Dataset items
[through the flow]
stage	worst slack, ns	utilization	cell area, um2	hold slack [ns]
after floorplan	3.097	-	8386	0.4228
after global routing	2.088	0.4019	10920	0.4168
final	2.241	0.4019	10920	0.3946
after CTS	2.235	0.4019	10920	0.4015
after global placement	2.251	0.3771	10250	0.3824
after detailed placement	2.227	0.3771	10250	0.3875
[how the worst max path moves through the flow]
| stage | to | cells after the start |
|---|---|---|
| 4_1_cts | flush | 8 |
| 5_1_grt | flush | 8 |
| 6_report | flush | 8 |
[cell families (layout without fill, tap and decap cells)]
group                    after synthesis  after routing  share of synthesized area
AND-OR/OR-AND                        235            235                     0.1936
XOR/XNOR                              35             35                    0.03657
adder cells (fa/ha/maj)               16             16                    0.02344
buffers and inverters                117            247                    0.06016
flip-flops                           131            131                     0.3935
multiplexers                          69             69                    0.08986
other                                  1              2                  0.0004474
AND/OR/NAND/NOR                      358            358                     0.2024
...
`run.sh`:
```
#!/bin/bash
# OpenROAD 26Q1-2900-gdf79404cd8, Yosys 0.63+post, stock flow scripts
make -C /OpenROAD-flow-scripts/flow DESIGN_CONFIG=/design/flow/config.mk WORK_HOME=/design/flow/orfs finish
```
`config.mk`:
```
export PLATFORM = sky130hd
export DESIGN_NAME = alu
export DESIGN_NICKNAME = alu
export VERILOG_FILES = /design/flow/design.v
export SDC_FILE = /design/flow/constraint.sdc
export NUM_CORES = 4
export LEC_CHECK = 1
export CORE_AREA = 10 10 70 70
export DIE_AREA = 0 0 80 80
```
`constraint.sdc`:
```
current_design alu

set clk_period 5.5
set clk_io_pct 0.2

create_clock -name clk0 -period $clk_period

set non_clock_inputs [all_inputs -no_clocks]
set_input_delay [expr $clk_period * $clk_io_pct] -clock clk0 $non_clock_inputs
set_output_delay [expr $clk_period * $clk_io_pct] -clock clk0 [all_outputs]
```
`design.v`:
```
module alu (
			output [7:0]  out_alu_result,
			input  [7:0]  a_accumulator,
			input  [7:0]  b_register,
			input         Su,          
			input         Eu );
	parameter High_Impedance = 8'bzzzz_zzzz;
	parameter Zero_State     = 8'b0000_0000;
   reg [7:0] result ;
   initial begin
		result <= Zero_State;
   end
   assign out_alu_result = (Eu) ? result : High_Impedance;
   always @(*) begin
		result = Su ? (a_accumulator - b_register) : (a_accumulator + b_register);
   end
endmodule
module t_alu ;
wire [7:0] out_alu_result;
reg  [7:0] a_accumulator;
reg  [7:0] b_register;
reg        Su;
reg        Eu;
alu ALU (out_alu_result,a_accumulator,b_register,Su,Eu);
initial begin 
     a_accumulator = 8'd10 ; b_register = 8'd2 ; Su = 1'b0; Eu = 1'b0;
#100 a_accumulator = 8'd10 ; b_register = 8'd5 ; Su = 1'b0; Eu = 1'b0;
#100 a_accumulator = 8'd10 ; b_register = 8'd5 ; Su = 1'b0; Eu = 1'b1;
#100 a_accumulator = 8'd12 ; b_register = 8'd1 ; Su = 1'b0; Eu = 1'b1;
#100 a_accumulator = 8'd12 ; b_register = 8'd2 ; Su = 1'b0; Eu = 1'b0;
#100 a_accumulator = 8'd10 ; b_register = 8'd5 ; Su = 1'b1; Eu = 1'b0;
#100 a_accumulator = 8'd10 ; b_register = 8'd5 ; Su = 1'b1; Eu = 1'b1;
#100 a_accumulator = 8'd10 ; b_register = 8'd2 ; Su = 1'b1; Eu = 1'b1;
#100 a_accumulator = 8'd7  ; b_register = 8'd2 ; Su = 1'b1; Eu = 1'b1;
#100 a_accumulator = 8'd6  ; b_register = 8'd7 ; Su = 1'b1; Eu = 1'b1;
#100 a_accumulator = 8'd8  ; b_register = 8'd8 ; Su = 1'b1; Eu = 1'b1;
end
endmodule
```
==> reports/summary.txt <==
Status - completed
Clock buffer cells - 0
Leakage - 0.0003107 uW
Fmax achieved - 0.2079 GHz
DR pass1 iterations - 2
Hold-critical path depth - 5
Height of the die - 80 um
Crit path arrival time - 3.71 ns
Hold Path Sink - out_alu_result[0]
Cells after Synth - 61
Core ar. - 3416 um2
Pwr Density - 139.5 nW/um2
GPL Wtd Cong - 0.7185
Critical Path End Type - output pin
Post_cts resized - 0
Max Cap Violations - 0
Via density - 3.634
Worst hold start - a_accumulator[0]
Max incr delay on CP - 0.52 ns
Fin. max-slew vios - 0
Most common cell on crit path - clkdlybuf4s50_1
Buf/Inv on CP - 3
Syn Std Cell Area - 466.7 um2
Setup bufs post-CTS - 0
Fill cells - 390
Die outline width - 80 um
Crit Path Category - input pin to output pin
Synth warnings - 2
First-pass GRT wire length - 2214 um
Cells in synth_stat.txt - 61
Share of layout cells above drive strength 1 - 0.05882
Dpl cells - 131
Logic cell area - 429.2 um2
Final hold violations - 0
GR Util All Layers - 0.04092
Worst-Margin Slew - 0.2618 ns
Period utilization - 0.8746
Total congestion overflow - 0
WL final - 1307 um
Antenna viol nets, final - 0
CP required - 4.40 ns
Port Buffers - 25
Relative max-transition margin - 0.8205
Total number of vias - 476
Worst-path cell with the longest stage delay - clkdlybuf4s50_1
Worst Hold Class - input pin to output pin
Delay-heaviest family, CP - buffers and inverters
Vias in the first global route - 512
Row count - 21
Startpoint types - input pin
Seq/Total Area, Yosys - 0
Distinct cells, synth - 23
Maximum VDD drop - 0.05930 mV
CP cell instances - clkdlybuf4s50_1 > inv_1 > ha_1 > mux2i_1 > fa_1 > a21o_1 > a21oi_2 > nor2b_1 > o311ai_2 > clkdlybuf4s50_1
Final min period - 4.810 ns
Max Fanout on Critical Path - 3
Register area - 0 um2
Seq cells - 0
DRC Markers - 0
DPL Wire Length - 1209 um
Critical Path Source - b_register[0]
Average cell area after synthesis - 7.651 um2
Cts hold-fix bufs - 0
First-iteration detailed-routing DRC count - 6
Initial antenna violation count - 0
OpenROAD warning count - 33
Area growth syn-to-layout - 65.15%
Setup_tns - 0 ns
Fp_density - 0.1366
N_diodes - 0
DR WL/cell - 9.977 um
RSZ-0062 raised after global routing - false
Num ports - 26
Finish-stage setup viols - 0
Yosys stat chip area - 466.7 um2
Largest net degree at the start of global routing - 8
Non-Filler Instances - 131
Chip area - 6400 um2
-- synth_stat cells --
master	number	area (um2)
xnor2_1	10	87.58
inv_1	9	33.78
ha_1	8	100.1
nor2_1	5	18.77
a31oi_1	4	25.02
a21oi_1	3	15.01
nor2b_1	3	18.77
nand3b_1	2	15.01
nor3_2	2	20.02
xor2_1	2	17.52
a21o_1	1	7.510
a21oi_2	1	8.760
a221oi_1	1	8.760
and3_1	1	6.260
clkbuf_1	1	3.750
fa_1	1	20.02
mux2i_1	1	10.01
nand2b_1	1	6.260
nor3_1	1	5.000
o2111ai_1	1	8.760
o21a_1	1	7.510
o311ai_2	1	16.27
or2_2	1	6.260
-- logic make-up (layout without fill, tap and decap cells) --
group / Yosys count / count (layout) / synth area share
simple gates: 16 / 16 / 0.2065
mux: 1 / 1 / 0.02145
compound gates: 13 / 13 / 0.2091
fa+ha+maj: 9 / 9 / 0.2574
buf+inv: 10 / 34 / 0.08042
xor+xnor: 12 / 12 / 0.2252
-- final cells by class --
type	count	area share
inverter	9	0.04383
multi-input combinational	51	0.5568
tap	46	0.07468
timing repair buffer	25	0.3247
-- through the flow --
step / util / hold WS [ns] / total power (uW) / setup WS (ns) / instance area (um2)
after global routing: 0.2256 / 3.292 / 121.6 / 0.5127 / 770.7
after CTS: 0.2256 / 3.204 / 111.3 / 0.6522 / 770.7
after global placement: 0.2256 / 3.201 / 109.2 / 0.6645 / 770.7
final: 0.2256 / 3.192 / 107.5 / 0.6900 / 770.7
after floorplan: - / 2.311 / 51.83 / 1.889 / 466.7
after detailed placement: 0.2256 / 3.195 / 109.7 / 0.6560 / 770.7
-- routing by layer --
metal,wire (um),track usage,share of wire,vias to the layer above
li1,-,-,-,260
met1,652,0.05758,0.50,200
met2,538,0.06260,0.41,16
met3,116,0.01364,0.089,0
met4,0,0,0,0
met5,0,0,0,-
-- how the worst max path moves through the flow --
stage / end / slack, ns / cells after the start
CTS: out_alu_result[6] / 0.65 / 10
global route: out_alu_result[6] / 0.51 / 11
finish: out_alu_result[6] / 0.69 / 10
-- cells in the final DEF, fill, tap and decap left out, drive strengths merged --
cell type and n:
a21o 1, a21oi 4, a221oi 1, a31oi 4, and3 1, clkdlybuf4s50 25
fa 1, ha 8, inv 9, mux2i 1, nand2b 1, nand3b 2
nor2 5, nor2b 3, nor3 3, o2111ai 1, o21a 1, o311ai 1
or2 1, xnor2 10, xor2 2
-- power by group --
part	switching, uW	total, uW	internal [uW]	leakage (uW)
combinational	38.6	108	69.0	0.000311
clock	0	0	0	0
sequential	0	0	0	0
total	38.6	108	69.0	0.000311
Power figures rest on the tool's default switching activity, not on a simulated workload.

#### TASK TO CARRY OUT
Nothing but the lines above from the one containing "[through the flow]" through the one containing "[how the worst" should appear in the answer, each repeated exactly.

#### OUTPUT OF THE TASK
[through the flow]
stage	worst slack, ns	utilization	cell area, um2	hold slack [ns]
after floorplan	3.097	-	8386	0.4228
after global routing	2.088	0.4019	10920	0.4168
final	2.241	0.4019	10920	0.3946
after CTS	2.235	0.4019	10920	0.4015
after global placement	2.251	0.3771	10250	0.3824
after detailed placement	2.227	0.3771	10250	0.3875
[how the worst max path moves through the flow]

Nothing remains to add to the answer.